(TASK DETAILS)
Write out exactly the lines of the entries below from the one holding "buf | 10 | 116" to the one holding "[repair_timing]", inclusive, and leave out all other lines.

Collected data:
□ □ □ □ □ □ □

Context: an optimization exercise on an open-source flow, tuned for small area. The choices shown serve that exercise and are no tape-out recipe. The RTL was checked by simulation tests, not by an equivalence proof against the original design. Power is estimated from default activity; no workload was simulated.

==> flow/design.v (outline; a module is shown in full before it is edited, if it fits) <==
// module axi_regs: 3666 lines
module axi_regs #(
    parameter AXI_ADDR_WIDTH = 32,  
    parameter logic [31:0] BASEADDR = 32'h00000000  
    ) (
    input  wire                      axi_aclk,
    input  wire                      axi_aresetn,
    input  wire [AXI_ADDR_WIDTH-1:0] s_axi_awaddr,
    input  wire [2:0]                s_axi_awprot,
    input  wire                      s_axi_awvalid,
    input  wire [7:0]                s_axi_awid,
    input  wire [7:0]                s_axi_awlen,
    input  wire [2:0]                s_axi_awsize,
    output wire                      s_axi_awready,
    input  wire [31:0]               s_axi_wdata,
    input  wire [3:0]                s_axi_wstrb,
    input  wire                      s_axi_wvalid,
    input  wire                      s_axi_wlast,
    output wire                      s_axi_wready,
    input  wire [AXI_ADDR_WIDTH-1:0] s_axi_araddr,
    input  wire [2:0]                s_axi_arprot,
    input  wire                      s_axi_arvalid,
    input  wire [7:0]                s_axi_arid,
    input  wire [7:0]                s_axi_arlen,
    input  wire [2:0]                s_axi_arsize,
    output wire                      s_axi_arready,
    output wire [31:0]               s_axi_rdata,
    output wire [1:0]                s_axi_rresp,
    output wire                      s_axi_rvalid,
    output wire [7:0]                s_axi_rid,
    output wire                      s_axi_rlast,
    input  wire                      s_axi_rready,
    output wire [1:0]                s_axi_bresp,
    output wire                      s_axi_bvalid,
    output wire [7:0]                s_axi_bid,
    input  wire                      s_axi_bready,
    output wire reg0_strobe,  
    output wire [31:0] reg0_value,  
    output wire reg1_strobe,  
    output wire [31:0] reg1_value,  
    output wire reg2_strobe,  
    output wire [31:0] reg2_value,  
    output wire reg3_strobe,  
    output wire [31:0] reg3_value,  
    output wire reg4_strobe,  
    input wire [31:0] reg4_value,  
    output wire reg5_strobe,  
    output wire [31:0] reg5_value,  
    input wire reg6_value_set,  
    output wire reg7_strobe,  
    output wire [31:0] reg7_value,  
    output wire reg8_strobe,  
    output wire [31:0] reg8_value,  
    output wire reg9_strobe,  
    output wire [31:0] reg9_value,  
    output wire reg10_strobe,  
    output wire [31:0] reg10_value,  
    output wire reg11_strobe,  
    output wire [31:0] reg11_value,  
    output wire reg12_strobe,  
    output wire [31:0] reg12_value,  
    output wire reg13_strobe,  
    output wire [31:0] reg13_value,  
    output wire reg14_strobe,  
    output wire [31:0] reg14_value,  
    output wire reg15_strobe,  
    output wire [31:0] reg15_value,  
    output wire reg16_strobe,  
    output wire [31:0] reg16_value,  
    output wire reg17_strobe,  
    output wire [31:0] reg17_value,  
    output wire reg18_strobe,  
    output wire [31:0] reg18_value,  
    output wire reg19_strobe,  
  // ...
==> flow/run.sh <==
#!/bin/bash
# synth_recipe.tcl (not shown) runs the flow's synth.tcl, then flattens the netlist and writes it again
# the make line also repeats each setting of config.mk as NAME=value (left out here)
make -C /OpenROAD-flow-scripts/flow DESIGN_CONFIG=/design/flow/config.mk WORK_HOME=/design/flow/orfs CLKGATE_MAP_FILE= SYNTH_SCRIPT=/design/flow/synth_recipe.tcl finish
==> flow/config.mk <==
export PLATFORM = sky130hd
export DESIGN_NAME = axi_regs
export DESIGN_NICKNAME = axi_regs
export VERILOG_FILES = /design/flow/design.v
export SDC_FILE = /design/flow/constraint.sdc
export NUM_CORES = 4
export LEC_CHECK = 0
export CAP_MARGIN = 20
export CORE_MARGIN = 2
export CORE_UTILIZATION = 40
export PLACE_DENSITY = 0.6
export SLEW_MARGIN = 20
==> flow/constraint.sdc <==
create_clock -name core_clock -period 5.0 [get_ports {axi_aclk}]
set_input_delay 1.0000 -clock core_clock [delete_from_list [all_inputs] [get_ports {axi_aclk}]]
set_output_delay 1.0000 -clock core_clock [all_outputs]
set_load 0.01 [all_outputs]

□ □ □ □ □ □ □

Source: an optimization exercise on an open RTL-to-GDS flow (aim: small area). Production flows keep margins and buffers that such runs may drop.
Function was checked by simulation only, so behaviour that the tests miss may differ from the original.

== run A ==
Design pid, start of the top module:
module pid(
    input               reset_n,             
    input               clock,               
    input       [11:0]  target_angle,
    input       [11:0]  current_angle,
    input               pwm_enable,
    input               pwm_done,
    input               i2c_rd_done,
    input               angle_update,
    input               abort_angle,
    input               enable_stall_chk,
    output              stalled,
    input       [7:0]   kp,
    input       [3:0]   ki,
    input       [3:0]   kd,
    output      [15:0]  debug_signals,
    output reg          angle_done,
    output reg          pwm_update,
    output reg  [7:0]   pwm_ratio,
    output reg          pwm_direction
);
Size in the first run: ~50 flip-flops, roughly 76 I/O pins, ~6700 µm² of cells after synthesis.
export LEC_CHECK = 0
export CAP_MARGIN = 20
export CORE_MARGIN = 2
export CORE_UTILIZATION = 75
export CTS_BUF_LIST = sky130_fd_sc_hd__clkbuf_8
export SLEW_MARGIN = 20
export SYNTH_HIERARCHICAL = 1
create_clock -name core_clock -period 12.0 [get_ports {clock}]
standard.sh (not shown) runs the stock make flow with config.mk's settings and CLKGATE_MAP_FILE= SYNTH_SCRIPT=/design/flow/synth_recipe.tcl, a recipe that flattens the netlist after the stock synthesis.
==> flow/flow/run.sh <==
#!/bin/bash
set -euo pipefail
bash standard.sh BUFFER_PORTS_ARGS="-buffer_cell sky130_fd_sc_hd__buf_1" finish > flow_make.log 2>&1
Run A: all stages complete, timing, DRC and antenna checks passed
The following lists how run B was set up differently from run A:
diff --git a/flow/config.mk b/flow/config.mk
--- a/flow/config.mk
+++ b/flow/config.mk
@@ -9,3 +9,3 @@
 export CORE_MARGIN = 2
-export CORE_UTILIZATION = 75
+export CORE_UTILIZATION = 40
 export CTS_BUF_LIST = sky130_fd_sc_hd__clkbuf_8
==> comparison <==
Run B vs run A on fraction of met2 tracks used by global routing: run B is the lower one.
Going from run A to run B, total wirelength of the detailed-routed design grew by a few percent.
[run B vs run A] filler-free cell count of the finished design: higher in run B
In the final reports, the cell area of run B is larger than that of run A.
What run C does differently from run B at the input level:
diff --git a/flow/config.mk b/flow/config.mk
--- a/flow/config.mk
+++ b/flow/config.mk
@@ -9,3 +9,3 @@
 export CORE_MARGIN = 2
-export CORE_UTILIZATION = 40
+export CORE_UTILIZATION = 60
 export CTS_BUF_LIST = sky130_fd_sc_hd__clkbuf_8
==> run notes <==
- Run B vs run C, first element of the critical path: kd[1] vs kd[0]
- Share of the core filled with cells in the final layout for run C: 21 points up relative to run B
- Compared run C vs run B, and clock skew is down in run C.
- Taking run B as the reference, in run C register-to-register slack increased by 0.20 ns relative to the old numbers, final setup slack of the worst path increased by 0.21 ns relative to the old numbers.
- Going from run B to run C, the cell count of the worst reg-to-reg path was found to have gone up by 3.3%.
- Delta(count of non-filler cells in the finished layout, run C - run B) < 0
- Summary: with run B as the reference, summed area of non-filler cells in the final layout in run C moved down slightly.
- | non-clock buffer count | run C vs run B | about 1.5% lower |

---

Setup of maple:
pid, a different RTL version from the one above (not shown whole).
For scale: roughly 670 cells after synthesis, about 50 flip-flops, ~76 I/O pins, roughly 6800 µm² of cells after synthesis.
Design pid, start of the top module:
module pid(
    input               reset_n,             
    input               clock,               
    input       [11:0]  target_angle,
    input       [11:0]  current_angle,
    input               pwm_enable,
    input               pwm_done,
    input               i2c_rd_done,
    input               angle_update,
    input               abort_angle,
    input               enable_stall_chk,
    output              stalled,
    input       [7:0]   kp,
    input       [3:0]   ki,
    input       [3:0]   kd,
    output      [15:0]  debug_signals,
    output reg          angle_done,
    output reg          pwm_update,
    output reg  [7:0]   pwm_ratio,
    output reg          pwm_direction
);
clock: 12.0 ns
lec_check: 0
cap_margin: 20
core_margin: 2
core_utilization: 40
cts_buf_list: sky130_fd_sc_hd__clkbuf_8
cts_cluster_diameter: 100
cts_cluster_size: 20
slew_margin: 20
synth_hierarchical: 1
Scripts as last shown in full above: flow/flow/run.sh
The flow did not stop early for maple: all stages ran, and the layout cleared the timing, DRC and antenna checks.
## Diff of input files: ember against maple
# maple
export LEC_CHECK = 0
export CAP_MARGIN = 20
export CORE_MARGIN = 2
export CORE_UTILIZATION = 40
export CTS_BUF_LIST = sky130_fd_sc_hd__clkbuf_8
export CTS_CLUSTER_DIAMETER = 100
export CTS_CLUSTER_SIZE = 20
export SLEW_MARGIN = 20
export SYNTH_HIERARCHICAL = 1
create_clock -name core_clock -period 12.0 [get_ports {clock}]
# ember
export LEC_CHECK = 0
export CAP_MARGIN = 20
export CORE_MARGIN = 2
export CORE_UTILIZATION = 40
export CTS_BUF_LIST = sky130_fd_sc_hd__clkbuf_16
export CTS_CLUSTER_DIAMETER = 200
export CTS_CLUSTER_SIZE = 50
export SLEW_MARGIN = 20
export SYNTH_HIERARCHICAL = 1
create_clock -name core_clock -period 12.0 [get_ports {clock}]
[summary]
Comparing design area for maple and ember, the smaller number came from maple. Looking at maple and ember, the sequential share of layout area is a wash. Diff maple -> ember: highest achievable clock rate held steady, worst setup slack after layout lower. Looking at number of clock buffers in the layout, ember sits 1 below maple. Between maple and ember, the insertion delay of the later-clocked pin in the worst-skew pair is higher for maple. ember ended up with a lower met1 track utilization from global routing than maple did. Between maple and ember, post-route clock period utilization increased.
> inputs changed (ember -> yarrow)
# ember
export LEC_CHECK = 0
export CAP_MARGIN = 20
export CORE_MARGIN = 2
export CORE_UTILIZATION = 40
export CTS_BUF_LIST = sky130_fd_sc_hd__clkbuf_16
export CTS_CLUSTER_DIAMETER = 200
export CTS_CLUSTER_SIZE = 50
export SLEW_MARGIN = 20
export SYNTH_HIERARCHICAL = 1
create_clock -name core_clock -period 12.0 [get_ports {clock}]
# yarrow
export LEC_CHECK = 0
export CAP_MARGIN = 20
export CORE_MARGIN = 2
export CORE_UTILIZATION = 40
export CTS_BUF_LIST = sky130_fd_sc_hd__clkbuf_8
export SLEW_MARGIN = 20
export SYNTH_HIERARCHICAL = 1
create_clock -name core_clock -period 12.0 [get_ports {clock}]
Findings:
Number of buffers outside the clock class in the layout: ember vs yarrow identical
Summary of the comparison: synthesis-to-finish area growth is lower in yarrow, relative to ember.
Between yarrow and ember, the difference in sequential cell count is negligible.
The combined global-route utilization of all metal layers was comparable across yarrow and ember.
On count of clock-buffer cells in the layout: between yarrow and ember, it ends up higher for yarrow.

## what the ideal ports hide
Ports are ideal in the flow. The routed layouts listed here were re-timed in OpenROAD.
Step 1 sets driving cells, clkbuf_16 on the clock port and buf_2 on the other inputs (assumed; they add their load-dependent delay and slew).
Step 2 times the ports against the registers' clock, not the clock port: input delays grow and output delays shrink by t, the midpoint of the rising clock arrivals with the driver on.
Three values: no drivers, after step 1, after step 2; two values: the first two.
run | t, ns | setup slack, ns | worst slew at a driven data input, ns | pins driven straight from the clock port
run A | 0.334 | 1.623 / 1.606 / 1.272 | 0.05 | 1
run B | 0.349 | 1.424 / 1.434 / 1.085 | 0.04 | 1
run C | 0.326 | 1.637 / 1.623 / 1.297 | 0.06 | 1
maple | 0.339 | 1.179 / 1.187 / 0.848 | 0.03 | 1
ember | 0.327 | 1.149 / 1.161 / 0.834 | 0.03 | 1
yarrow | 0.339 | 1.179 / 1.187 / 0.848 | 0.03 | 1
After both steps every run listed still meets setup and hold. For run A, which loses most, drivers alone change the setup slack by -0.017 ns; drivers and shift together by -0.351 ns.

□ □ □ □ □ □ □

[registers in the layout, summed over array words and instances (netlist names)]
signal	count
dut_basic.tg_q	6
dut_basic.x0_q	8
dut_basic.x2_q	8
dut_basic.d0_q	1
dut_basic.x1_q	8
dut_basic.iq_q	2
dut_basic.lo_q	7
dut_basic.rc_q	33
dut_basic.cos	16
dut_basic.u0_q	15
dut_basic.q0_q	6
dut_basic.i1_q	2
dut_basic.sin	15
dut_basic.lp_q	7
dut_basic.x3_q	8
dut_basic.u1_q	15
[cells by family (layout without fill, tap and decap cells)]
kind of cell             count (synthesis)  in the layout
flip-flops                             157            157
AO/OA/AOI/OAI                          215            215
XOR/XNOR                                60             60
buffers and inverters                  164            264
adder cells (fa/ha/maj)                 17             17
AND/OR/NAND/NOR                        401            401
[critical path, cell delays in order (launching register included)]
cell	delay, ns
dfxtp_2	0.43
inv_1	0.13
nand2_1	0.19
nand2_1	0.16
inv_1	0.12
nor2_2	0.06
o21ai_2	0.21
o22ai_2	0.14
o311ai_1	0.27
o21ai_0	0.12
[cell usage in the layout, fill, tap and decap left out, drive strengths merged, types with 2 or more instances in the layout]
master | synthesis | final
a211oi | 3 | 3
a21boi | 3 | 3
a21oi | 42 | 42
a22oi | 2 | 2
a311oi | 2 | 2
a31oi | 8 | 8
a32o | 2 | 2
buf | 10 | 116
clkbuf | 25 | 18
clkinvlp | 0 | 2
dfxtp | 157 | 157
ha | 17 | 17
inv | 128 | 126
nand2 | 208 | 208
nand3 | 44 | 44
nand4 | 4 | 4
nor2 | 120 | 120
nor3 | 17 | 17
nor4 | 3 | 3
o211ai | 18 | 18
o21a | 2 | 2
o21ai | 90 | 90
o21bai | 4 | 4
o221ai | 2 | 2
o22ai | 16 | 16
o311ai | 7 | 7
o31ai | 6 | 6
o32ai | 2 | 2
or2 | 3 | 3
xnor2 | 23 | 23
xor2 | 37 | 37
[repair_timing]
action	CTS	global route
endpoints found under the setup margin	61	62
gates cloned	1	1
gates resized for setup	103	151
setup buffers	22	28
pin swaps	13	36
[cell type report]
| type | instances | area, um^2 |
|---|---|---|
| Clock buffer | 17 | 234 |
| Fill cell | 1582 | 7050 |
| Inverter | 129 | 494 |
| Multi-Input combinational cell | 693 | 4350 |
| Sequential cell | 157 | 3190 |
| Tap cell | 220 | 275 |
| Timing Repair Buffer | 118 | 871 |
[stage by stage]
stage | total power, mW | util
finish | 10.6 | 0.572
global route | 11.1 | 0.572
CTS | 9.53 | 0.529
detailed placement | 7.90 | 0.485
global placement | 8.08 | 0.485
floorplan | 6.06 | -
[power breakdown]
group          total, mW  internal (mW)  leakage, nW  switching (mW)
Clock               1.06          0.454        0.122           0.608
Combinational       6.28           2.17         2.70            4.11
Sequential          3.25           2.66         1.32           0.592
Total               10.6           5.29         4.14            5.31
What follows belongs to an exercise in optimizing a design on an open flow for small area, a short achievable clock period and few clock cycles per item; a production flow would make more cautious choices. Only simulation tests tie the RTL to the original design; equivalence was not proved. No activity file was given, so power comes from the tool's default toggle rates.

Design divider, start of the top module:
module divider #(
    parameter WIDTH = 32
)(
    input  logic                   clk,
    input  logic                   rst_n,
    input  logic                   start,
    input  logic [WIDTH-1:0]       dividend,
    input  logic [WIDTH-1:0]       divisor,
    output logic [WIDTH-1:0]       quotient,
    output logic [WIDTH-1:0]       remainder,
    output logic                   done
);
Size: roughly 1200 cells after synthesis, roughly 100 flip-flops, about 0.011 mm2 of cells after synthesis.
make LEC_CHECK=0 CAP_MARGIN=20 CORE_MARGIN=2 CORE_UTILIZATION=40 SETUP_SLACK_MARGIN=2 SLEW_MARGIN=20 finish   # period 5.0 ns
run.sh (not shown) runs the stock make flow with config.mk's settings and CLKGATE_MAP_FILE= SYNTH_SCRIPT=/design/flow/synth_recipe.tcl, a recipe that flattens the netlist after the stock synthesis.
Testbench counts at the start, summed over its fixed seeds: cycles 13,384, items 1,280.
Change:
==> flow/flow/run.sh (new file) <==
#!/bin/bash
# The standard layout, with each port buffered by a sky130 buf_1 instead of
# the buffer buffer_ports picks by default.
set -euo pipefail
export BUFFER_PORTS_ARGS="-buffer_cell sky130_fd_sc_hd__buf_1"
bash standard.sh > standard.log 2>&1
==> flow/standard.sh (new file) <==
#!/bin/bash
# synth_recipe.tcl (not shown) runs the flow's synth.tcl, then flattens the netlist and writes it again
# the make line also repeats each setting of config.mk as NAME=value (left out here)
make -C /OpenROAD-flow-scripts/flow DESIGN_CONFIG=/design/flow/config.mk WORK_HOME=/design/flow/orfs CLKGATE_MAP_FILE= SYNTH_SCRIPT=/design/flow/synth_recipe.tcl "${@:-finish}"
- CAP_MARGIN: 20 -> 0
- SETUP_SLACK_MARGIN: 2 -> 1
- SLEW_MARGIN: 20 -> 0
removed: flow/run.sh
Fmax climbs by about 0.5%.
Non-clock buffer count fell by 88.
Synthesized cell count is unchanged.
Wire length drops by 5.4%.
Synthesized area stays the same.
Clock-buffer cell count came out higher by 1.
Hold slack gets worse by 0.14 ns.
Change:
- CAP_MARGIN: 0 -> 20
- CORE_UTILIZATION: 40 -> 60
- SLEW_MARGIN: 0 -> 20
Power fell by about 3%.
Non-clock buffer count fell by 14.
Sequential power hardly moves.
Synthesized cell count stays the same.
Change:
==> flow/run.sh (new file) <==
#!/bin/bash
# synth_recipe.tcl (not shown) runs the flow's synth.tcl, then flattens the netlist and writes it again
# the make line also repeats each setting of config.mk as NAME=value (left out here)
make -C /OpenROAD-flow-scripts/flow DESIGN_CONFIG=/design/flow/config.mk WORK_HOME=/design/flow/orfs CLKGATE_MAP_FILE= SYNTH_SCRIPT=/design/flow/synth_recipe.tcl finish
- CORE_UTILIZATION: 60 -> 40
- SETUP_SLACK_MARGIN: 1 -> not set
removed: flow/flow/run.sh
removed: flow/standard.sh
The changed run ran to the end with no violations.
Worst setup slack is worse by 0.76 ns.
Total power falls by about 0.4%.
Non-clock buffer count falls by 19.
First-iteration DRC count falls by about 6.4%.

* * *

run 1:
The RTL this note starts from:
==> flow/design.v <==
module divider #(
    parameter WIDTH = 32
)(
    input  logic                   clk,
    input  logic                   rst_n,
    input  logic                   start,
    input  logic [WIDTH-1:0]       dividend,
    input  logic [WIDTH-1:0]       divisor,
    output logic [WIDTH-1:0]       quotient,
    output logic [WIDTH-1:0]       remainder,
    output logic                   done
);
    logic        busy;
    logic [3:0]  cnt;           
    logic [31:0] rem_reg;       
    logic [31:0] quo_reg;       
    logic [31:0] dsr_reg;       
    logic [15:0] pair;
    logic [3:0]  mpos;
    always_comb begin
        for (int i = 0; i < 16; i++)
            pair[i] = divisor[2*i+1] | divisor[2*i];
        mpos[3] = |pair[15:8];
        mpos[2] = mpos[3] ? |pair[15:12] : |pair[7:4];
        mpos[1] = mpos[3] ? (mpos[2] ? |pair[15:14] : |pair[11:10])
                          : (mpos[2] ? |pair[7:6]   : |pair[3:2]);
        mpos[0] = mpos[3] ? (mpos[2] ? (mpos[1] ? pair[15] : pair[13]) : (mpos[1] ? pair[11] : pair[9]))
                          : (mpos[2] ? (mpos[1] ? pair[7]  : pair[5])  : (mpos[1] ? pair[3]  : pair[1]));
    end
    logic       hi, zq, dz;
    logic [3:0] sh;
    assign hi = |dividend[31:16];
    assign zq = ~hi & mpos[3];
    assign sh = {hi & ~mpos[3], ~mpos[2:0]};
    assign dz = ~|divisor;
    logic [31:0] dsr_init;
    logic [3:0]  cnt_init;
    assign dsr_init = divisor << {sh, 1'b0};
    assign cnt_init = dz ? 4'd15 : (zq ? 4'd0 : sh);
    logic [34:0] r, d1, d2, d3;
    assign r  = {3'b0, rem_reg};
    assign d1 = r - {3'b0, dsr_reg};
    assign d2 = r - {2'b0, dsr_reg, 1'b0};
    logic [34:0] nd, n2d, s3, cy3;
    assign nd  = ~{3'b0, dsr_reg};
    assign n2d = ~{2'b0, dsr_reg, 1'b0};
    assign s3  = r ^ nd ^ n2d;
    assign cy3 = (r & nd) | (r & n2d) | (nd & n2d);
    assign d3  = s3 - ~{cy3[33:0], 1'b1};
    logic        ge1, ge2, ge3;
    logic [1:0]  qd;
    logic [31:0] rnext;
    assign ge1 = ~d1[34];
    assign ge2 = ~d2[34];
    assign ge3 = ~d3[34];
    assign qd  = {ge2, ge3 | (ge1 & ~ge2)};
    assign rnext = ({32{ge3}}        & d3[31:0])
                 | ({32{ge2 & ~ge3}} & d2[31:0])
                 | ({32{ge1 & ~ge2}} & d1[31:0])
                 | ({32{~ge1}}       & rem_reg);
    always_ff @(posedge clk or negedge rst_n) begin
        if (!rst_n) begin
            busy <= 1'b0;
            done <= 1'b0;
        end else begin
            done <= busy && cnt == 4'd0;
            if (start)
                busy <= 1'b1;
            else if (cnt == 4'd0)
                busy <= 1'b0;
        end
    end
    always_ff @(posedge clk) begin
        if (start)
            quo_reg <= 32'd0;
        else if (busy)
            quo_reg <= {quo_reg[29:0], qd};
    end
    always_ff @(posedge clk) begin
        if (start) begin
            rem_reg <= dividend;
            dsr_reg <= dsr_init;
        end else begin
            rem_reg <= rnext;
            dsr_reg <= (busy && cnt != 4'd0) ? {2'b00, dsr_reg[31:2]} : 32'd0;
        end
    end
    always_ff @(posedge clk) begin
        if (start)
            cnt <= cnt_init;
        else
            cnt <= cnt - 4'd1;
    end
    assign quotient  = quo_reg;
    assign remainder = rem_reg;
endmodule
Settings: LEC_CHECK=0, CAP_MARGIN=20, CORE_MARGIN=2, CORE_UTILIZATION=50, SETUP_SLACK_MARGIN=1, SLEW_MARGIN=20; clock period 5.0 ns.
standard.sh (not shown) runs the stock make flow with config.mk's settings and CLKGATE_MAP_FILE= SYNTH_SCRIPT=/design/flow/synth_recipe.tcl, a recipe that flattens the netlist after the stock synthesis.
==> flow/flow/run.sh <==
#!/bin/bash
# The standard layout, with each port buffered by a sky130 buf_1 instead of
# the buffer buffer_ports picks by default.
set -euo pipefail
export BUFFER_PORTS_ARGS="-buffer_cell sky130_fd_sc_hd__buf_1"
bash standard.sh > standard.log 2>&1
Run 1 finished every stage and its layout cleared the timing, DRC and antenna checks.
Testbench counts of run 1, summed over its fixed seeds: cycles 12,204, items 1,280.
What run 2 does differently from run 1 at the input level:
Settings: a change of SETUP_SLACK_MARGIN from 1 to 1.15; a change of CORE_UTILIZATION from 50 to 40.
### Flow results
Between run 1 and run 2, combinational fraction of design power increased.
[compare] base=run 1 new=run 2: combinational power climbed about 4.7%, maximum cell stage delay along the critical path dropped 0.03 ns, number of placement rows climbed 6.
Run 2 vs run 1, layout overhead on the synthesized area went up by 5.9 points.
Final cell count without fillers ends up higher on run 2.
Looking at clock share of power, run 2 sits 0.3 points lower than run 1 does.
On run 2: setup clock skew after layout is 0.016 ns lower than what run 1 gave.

□ □ □ □ □ □ □

(EXERCISE SOLUTION)
buf | 10 | 116
clkbuf | 25 | 18
clkinvlp | 0 | 2
dfxtp | 157 | 157
ha | 17 | 17
inv | 128 | 126
nand2 | 208 | 208
nand3 | 44 | 44
nand4 | 4 | 4
nor2 | 120 | 120
nor3 | 17 | 17
nor4 | 3 | 3
o211ai | 18 | 18
o21a | 2 | 2
o21ai | 90 | 90
o21bai | 4 | 4
o221ai | 2 | 2
o22ai | 16 | 16
o311ai | 7 | 7
o31ai | 6 | 6
o32ai | 2 | 2
or2 | 3 | 3
xnor2 | 23 | 23
xor2 | 37 | 37
[repair_timing]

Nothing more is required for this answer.